EL VATE TROPIEZA EN PÚBLICO
No deja de parecerme chocante que en el discurso público, sea el de la política o el de los medios de prensa, la contradicción sea mal vista. El periodista se pone colorado cuando ve una errata, el editor se ocupa de que la línea de opinión del medio sea inequívoca, el político llama a conferencia de prensa, muestra gráficos y anota números en un pizarrón cuando alguien ha dicho que está equivocado. O que miente. El asunto, es obvio, tiene matices y un alcance bastante mayor, que se remonta a toda la sociedad occidental, pero da la sensación de que las voces que son escuchadas en Chile consideran la credibilidad como el valor sagrado de la sociedad -el que te permite crédito y que te consuman, porque te creen-, y por eso parlotean y parlotean tanto sobre sí mismos, siempre defendiéndose. Curioso es, por lo menos, darse cuenta que la credibilidad, la veracidad no son un valor de la persona, sino del discurso de la persona. O de la coherencia entre el discurso y el actuar, en la cual, ahora lo sabemos, es necesaria siempre la contradicción, el retractamiento, el cambio de opinión, el pedir disculpas.
Discurso público y privado al mismo tiempo. Otra definición de literatura: palabras que se desdicen y vuelven a decir. Un permanente intentar hablar la contradicción. Esto quizás explique que en Chile haya tanta gente que escribe y tan pocos lectores. Porque la hipocresía también es simular, y en ese sentido un mapa cultural de esta nación se parecería tanto en sus relaciones -estáticas, para desenvolverse sólo en determinado momento climático- a una novela. El problema es que aquellos que nos interesaría confeccionar ese mapa también somos chilenos. No podemos ver el movimiento contradictorio de disimular las contradicciones, porque nosotros lo realizamos, sólo nos queda escribir y que otros hagan la exégesis.
En cada uno de los niveles del recientemente publicado libro de prosa de Eduardo Anguita, Páginas de la memoria, se experimenta la hipocresía creativa, la dobladura que fue matriz de su obra. No voy a venir a reformular lo que tan bien han dicho Donoso y Jocelyn Holt sobre el peso de la noche y el tupido velo que se despliega entre los hechos y nuestra conciencia.
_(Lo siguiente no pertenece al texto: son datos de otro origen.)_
[config.mk]
export PLATFORM = sky130hd
export DESIGN_NAME = clk_div_prog
export DESIGN_NICKNAME = d
export VERILOG_FILES = /design/src/rtl/clk_div_prog.sv
export SDC_FILE = /design/constraint.sdc
export NUM_CORES = 1
export LEC_CHECK = 0
export ABC_AREA = 1
export CORE_UTILIZATION = 51
export DETAILED_ROUTE_END_ITERATION = 12
export GPL_ROUTABILITY_DRIVEN = 0
export PLACE_DENSITY_LB_ADDON = 0.2
export SLEW_MARGIN = 20
export SYNTH_ARGS = -nofsm -noshare
export SYNTH_HDL_FRONTEND = slang
export SYNTH_SLANG_ARGS = --single-unit
[constraint.sdc]
create_clock -name clkin_i -period 4.7 [get_ports clkin_i]
set_input_delay 0.705 -clock clkin_i [delete_from_list [all_inputs] [get_ports clkin_i]]
set_output_delay 0.705 -clock clkin_i [all_outputs]
set_load 0.1 [all_outputs]
[src/rtl/clk_div_prog.sv]
// rtl/clk_div_prog.sv - runtime-programmable clock divider producing a tick strobe and a divided level
// Optional phase restart input sync_i is compiled in when CLKDIV_SYNC_EN is defined.
`timescale 1ns/1ps
module clk_div_prog #(
    parameter int CNT_W     = 16,
    parameter int DIV_RESET = 4
) (
    input  logic             clkin_i,
    input  logic             rst_i,
    input  logic             en_i,
    input  logic [CNT_W-1:0] div_i,
    input  logic             div_ld_i,
`ifdef CLKDIV_SYNC_EN
    input  logic             sync_i,
`endif
    output logic             clkout_o,
    output logic             tick_o,
    output logic [CNT_W-1:0] cnt_o,
    output logic [CNT_W-1:0] div_cur_o,
    output logic             pend_o
);

    localparam logic [CNT_W-1:0] DIV_RST_V = CNT_W'(DIV_RESET);
    localparam logic [CNT_W-1:0] DIV_MIN_V = CNT_W'(2);

    logic [CNT_W-1:0] cnt_q, cnt_d;
    logic [CNT_W-1:0] div_cur_q, div_cur_d;
    logic [CNT_W-1:0] pending_q, pending_d;
    logic             pend_q, pend_d;
    logic             clkout_q, clkout_d;
    logic             tick_q, tick_d;

    logic [CNT_W-1:0] div_clamped;
    logic             wrap;
    logic             sync_req;
    logic [CNT_W:0]   half_thresh;

    assign div_clamped = (div_i < DIV_MIN_V) ? DIV_MIN_V : div_i;
    assign wrap        = en_i && (cnt_q == (div_cur_q - 1'b1));

`ifdef CLKDIV_SYNC_EN
    assign sync_req = sync_i;
`else
    assign sync_req = 1'b0;
`endif

    // Threshold is ceil(D/2); the extra bit keeps D = 2**CNT_W-1 from overflowing.
    assign half_thresh = ({1'b0, div_cur_d} + 1'b1) >> 1;

    always_comb begin
        cnt_d     = cnt_q;
        div_cur_d = div_cur_q;
        pending_d = pending_q;
        pend_d    = pend_q;
        tick_d    = 1'b0;
        clkout_d  = clkout_q;

        if (sync_req) begin
            cnt_d  = '0;
            pend_d = 1'b0;
            if (div_ld_i) begin
                div_cur_d = div_clamped;
            end else if (pend_q) begin
                div_cur_d = pending_q;
            end
        end else if (wrap) begin
            cnt_d  = '0;
            tick_d = 1'b1;
            pend_d = 1'b0;
            if (div_ld_i) begin
                div_cur_d = div_clamped;
            end else if (pend_q) begin
                div_cur_d = pending_q;
            end
        end else begin
            if (en_i) begin
                cnt_d = cnt_q + 1'b1;
            end
            if (div_ld_i) begin
                pending_d = div_clamped;
                pend_d    = 1'b1;
            end
        end

        if (sync_req) begin
            clkout_d = 1'b0;
        end else if (en_i) begin
            clkout_d = ({1'b0, cnt_d} >= half_thresh);
        end
    end

    always_ff @(posedge clkin_i) begin
        if (rst_i) begin
            cnt_q     <= '0;
            div_cur_q <= DIV_RST_V;
            pending_q <= DIV_RST_V;
            pend_q    <= 1'b0;
            clkout_q  <= 1'b0;
            tick_q    <= 1'b0;
        end else begin
            cnt_q     <= cnt_d;
            div_cur_q <= div_cur_d;
            pending_q <= pending_d;
            pend_q    <= pend_d;
            clkout_q  <= clkout_d;
            tick_q    <= tick_d;
        end
    end

    assign clkout_o  = clkout_q;
    assign tick_o    = tick_q;
    assign cnt_o     = cnt_q;
    assign div_cur_o = div_cur_q;
    assign pend_o    = pend_q;

endmodule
Alfonso Calderón en el prólogo nos advierte que, para el autor, "fijar un texto era un modo de volverlo sagrado". Sin embargo, algunas páginas después el mismo Anguita afirma que no se considera "hombre que haya llevado a cabo [la] heroica tarea [de] una integración existencial, que uno debe efectuar, día tras día, más con el comportamiento que con la escritura". Por ello, afirma, en estas crónicas sólo se limitará a consignar recuerdos.
La separación (ilusa) entre palabras y responsabilidad por las propias palabras -enfermedad que todavía supura una impresionante sobreabundancia de "poetas" en Chile- se hace evidente desde el origen de este libro. Anguita y los escritores que con él integraron la pretendida generación del 38 consideran que la literatura es sagrada y la existencia es imperfecta. El recorrido de estos escritores, como la elaboración mítica orientalista de Miguel Serrano, el existencialismo católico de José Edwards, el ensayo de realismo social de Volodia Teitelboim, el arribismo intelectual de Eduardo Molina y el calco surrealista del grupo La Mandrágora, así como el largo y confuso espiritualismo de la revista David, es calificado por Anguita como un esfuerzo para que "las palabras se vuelvan actos". Lo repite una y diez veces, como para convencerse. Estos, los escritores chilenos que nacieron con el siglo veinte, también fracasaron en su intento.
En cada una de las pequeñas crónicas fragmentarias, aunque estrictamente cronológicas, de Páginas de la memoria queda de manifiesto que por muy cultos e informados que se quisieran, los escritores chilenos por largo tiempo han carecido de perspicacia. Sentido del humor, digo, para entender lo patético que es llamar a un grupo literario "Los gigantes de la montaña". Se puede leer en la pesadez de la prosa de Anguita, en su amor por las comas y los exclamativos, que cuando empezaron a notar que sus palabras no transformaban la realidad, cuando notaron que la literatura no es práctica ni menos revolucionaria, en lugar de anotar sencillamente la contradicción, volvieron a darle a la literatura atributos que le quedan grandes. Escribir no es sagrado. Un poeta no es un vate. Un poeta es un comediante que tropieza en público. Así se leen estas fallidas memorias de la escritura como utopía, que Anguita deja de escribir -qué gracioso- en septiembre de 1973. La literatura es la equivocación.
PÁGINAS DE LA MEMORIA. Eduardo Anguita. RIL Editores. Santiago, 2002.